* _YOUR TASK_:
Copy out the complete listing, word for word.

* _DATASET RECORDS_:
------------------------------------------------------------
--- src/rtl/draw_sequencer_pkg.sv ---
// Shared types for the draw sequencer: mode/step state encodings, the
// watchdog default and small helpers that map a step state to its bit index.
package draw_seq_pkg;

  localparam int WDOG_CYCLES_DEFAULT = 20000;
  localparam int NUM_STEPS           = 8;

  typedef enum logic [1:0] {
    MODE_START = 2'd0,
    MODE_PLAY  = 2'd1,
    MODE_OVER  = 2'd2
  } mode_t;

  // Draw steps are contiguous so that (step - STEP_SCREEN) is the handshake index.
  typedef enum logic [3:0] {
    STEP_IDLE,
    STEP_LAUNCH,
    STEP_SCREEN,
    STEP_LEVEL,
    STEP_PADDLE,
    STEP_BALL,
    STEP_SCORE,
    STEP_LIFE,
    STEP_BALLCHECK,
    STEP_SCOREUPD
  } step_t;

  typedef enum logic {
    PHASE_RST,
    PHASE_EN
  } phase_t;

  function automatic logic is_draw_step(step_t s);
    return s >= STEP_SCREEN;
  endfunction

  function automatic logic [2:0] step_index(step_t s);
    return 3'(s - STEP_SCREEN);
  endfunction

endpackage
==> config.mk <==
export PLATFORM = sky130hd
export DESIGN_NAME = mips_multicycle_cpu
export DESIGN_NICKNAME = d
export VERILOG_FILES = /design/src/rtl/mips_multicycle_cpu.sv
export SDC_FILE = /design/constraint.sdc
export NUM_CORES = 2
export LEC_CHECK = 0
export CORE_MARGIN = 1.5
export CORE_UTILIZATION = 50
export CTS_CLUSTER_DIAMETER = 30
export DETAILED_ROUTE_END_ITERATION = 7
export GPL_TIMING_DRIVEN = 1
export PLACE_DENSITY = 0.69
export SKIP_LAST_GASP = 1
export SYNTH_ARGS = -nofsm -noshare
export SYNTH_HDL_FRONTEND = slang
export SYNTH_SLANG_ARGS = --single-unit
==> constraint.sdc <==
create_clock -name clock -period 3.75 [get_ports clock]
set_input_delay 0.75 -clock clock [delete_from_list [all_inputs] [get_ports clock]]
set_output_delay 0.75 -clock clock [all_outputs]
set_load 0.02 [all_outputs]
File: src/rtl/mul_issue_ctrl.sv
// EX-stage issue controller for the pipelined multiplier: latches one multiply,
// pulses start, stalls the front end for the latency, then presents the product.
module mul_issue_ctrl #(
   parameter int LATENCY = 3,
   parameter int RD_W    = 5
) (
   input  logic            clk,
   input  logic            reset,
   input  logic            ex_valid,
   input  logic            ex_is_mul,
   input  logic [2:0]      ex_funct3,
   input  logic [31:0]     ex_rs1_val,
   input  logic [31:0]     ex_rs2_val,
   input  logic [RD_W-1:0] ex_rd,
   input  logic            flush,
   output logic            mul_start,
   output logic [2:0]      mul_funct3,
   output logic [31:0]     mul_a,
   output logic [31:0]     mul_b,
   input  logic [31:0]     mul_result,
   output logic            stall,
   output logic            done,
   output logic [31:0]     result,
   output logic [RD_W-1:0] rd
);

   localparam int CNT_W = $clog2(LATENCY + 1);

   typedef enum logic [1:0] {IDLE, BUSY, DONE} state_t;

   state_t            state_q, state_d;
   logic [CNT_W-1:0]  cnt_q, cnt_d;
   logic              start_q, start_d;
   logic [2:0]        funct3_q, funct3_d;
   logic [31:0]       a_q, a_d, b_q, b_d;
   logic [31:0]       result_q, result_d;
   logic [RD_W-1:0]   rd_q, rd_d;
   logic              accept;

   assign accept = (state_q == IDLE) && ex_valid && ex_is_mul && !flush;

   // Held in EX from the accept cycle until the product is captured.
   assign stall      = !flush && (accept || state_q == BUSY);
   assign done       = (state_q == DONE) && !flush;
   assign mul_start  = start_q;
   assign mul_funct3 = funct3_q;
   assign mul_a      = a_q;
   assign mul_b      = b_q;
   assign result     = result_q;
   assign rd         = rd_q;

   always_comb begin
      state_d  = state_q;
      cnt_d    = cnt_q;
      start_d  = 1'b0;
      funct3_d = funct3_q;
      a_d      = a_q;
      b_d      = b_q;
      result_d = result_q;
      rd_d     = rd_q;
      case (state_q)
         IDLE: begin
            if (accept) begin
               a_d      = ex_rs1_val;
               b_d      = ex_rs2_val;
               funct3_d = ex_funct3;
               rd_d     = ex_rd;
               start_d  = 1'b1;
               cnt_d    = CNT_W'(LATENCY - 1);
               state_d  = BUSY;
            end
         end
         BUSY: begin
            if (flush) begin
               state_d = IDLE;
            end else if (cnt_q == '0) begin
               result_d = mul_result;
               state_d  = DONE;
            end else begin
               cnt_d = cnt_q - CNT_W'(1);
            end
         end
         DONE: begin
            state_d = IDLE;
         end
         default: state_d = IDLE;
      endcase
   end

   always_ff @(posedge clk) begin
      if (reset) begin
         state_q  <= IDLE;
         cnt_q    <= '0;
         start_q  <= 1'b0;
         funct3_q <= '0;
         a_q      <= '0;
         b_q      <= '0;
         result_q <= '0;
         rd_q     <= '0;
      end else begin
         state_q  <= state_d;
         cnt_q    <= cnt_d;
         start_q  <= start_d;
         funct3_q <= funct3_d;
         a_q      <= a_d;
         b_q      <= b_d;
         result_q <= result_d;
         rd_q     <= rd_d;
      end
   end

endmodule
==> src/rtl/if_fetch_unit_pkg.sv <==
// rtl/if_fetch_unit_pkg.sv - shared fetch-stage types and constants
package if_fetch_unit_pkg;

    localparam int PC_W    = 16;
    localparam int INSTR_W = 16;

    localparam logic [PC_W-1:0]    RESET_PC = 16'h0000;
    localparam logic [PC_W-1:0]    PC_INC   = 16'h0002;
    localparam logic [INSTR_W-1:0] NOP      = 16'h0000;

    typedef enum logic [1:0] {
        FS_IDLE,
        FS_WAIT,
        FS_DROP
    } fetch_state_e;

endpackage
------------------------------------------------------------
* _ANSWER_:
--- src/rtl/draw_sequencer_pkg.sv ---
// Shared types for the draw sequencer: mode/step state encodings, the
// watchdog default and small helpers that map a step state to its bit index.
package draw_seq_pkg;

  localparam int WDOG_CYCLES_DEFAULT = 20000;
  localparam int NUM_STEPS           = 8;

  typedef enum logic [1:0] {
    MODE_START = 2'd0,
    MODE_PLAY  = 2'd1,
    MODE_OVER  = 2'd2
  } mode_t;

  // Draw steps are contiguous so that (step - STEP_SCREEN) is the handshake index.
  typedef enum logic [3:0] {
    STEP_IDLE,
    STEP_LAUNCH,
    STEP_SCREEN,
    STEP_LEVEL,
    STEP_PADDLE,
    STEP_BALL,
    STEP_SCORE,
    STEP_LIFE,
    STEP_BALLCHECK,
    STEP_SCOREUPD
  } step_t;

  typedef enum logic {
    PHASE_RST,
    PHASE_EN
  } phase_t;

  function automatic logic is_draw_step(step_t s);
    return s >= STEP_SCREEN;
  endfunction

  function automatic logic [2:0] step_index(step_t s);
    return 3'(s - STEP_SCREEN);
  endfunction

endpackage
==> config.mk <==
export PLATFORM = sky130hd
export DESIGN_NAME = mips_multicycle_cpu
export DESIGN_NICKNAME = d
export VERILOG_FILES = /design/src/rtl/mips_multicycle_cpu.sv
export SDC_FILE = /design/constraint.sdc
export NUM_CORES = 2
export LEC_CHECK = 0
export CORE_MARGIN = 1.5
export CORE_UTILIZATION = 50
export CTS_CLUSTER_DIAMETER = 30
export DETAILED_ROUTE_END_ITERATION = 7
export GPL_TIMING_DRIVEN = 1
export PLACE_DENSITY = 0.69
export SKIP_LAST_GASP = 1
export SYNTH_ARGS = -nofsm -noshare
export SYNTH_HDL_FRONTEND = slang
export SYNTH_SLANG_ARGS = --single-unit
==> constraint.sdc <==
create_clock -name clock -period 3.75 [get_ports clock]
set_input_delay 0.75 -clock clock [delete_from_list [all_inputs] [get_ports clock]]
set_output_delay 0.75 -clock clock [all_outputs]
set_load 0.02 [all_outputs]
File: src/rtl/mul_issue_ctrl.sv
// EX-stage issue controller for the pipelined multiplier: latches one multiply,
// pulses start, stalls the front end for the latency, then presents the product.
module mul_issue_ctrl #(
   parameter int LATENCY = 3,
   parameter int RD_W    = 5
) (
   input  logic            clk,
   input  logic            reset,
   input  logic            ex_valid,
   input  logic            ex_is_mul,
   input  logic [2:0]      ex_funct3,
   input  logic [31:0]     ex_rs1_val,
   input  logic [31:0]     ex_rs2_val,
   input  logic [RD_W-1:0] ex_rd,
   input  logic            flush,
   output logic            mul_start,
   output logic [2:0]      mul_funct3,
   output logic [31:0]     mul_a,
   output logic [31:0]     mul_b,
   input  logic [31:0]     mul_result,
   output logic            stall,
   output logic            done,
   output logic [31:0]     result,
   output logic [RD_W-1:0] rd
);

   localparam int CNT_W = $clog2(LATENCY + 1);

   typedef enum logic [1:0] {IDLE, BUSY, DONE} state_t;

   state_t            state_q, state_d;
   logic [CNT_W-1:0]  cnt_q, cnt_d;
   logic              start_q, start_d;
   logic [2:0]        funct3_q, funct3_d;
   logic [31:0]       a_q, a_d, b_q, b_d;
   logic [31:0]       result_q, result_d;
   logic [RD_W-1:0]   rd_q, rd_d;
   logic              accept;

   assign accept = (state_q == IDLE) && ex_valid && ex_is_mul && !flush;

   // Held in EX from the accept cycle until the product is captured.
   assign stall      = !flush && (accept || state_q == BUSY);
   assign done       = (state_q == DONE) && !flush;
   assign mul_start  = start_q;
   assign mul_funct3 = funct3_q;
   assign mul_a      = a_q;
   assign mul_b      = b_q;
   assign result     = result_q;
   assign rd         = rd_q;

   always_comb begin
      state_d  = state_q;
      cnt_d    = cnt_q;
      start_d  = 1'b0;
      funct3_d = funct3_q;
      a_d      = a_q;
      b_d      = b_q;
      result_d = result_q;
      rd_d     = rd_q;
      case (state_q)
         IDLE: begin
            if (accept) begin
               a_d      = ex_rs1_val;
               b_d      = ex_rs2_val;
               funct3_d = ex_funct3;
               rd_d     = ex_rd;
               start_d  = 1'b1;
               cnt_d    = CNT_W'(LATENCY - 1);
               state_d  = BUSY;
            end
         end
         BUSY: begin
            if (flush) begin
               state_d = IDLE;
            end else if (cnt_q == '0) begin
               result_d = mul_result;
               state_d  = DONE;
            end else begin
               cnt_d = cnt_q - CNT_W'(1);
            end
         end
         DONE: begin
            state_d = IDLE;
         end
         default: state_d = IDLE;
      endcase
   end

   always_ff @(posedge clk) begin
      if (reset) begin
         state_q  <= IDLE;
         cnt_q    <= '0;
         start_q  <= 1'b0;
         funct3_q <= '0;
         a_q      <= '0;
         b_q      <= '0;
         result_q <= '0;
         rd_q     <= '0;
      end else begin
         state_q  <= state_d;
         cnt_q    <= cnt_d;
         start_q  <= start_d;
         funct3_q <= funct3_d;
         a_q      <= a_d;
         b_q      <= b_d;
         result_q <= result_d;
         rd_q     <= rd_d;
      end
   end

endmodule
==> src/rtl/if_fetch_unit_pkg.sv <==
// rtl/if_fetch_unit_pkg.sv - shared fetch-stage types and constants
package if_fetch_unit_pkg;

    localparam int PC_W    = 16;
    localparam int INSTR_W = 16;

    localparam logic [PC_W-1:0]    RESET_PC = 16'h0000;
    localparam logic [PC_W-1:0]    PC_INC   = 16'h0002;
    localparam logic [INSTR_W-1:0] NOP      = 16'h0000;

    typedef enum logic [1:0] {
        FS_IDLE,
        FS_WAIT,
        FS_DROP
    } fetch_state_e;

endpackage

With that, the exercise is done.